• **Record set**:
------------------------------------------------------------
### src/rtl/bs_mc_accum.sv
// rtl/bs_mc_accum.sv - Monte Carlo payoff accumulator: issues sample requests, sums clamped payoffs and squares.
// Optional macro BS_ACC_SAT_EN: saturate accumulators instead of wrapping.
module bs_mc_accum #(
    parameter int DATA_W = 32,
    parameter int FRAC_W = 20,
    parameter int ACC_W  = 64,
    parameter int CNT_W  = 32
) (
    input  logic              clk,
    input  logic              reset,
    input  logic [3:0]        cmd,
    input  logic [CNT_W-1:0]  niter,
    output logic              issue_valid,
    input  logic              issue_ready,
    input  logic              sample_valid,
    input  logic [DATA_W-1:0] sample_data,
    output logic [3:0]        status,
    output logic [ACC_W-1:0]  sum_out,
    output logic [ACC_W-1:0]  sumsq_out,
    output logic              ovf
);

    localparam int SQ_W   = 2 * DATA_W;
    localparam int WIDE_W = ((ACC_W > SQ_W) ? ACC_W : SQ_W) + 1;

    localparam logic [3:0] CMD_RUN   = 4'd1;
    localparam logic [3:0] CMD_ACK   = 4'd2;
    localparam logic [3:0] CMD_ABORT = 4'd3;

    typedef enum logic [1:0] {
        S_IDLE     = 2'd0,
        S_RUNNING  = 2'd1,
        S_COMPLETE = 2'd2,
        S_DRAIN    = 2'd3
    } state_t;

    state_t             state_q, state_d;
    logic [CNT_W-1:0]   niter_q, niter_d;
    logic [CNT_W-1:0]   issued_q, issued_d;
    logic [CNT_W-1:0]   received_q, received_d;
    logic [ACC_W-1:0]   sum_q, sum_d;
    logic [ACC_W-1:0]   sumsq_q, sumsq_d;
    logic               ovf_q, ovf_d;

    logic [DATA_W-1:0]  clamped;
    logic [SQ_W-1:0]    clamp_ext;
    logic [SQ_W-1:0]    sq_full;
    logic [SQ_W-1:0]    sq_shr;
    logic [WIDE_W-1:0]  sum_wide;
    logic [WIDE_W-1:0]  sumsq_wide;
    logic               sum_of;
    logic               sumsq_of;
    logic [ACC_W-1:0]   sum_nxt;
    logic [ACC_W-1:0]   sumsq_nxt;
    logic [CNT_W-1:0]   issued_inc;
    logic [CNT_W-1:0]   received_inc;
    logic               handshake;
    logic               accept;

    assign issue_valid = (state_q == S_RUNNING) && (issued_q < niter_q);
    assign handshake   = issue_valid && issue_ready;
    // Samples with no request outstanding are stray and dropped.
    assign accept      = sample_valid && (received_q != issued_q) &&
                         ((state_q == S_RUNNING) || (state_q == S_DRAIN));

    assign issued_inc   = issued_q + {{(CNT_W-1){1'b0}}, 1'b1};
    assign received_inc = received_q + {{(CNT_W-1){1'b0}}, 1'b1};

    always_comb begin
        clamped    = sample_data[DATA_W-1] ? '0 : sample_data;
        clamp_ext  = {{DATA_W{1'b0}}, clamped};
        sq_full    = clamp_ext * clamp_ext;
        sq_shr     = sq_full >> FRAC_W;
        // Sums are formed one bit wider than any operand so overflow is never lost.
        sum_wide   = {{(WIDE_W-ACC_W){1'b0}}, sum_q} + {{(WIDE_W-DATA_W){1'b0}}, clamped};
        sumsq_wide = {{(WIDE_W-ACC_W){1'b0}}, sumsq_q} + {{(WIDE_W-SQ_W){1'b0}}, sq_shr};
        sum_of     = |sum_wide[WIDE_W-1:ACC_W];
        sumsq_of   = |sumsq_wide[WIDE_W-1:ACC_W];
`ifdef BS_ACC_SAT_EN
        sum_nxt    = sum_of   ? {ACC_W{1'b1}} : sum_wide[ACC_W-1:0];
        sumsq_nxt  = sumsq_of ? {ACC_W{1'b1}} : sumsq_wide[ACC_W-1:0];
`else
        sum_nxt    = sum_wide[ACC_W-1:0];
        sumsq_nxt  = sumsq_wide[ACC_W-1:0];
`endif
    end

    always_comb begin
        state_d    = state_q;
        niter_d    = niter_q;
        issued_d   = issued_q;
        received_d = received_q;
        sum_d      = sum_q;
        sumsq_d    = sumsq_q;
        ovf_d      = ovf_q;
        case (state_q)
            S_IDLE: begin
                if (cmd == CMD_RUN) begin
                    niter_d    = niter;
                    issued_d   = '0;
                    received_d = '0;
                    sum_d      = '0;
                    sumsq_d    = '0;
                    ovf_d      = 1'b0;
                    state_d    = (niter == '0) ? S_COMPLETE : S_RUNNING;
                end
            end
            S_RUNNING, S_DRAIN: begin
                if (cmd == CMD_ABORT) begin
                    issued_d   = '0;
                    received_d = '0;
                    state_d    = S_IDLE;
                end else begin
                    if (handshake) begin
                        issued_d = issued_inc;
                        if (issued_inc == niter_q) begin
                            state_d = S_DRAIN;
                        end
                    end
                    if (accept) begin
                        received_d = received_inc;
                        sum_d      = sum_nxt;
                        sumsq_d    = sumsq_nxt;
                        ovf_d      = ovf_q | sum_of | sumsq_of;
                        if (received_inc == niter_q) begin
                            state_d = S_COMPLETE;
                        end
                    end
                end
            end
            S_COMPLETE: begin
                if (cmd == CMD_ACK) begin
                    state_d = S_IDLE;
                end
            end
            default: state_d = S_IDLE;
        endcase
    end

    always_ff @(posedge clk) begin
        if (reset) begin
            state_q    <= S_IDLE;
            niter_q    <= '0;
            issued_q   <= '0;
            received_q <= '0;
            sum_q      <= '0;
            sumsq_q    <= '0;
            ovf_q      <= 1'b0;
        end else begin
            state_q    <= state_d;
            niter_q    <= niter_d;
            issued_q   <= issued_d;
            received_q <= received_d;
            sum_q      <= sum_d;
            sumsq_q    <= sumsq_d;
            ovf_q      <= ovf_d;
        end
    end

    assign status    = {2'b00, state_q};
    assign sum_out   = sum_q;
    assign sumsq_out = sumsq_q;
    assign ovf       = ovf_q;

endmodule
------------------------------------------------------------
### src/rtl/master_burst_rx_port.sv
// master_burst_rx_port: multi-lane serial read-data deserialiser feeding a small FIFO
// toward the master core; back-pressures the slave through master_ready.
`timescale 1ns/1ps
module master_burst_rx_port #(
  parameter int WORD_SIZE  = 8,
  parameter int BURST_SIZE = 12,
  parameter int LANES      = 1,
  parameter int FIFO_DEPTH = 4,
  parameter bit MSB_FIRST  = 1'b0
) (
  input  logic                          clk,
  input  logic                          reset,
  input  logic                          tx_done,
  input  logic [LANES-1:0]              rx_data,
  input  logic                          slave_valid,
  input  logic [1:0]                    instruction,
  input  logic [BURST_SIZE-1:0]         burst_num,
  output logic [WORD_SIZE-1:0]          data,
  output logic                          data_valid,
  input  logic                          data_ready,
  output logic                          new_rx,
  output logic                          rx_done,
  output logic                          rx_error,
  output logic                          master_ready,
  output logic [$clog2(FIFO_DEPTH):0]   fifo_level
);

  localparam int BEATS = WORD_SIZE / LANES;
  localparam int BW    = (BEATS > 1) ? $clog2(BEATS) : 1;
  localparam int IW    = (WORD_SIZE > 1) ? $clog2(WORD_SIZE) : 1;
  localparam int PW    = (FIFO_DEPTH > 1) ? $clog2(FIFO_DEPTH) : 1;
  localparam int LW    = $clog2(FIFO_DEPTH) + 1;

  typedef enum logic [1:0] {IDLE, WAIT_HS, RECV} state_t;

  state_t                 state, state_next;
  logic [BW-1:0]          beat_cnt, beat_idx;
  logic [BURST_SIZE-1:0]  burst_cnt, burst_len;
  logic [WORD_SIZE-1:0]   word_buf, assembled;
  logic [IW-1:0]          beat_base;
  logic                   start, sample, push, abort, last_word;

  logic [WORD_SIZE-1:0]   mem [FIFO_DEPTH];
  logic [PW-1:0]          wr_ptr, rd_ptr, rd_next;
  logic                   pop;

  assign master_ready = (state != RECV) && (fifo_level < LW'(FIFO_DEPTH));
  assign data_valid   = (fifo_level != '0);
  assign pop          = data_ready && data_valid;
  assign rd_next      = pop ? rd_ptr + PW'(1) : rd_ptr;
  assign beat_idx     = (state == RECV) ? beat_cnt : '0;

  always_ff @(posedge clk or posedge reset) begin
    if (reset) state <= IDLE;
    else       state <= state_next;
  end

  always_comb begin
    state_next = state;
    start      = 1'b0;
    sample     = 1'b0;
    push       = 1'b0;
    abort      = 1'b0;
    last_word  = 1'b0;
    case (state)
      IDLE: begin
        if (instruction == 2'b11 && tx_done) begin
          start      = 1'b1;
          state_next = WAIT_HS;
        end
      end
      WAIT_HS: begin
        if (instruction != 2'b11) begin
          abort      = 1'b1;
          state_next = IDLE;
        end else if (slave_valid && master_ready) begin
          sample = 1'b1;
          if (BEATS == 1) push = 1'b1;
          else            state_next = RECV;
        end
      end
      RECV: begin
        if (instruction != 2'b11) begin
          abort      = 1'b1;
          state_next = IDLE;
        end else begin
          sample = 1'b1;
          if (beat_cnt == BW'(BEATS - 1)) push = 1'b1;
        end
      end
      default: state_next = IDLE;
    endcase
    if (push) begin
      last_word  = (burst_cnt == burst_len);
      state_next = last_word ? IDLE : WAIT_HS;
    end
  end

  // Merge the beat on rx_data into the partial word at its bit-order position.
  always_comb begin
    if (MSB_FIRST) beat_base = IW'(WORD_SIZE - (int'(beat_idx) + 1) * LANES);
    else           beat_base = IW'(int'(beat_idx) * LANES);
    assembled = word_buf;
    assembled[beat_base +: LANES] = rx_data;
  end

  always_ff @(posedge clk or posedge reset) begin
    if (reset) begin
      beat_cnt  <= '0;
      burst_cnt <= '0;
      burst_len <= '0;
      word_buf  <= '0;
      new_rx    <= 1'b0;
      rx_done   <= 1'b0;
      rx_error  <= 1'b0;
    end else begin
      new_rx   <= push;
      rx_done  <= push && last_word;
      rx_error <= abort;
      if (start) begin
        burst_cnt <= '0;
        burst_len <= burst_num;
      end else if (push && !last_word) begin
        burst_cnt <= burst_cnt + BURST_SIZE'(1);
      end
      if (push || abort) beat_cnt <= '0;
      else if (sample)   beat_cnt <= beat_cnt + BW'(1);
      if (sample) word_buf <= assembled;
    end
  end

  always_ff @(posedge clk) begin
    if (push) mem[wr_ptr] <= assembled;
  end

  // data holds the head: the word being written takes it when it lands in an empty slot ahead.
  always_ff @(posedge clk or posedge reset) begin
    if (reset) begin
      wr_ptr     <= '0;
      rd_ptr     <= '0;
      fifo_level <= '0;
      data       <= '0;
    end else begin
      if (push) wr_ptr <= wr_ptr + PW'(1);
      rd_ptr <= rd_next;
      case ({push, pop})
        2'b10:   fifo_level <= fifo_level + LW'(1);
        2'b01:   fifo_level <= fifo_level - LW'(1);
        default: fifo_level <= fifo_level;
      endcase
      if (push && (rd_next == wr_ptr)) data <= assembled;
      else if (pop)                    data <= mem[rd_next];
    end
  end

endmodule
------------------------------------------------------------
• **Instructions for the task**:
Where does the string "status" appear in the records above? Show every line that holds it.

• **Result**:
    output logic [3:0]        status,
    assign status    = {2'b00, state_q};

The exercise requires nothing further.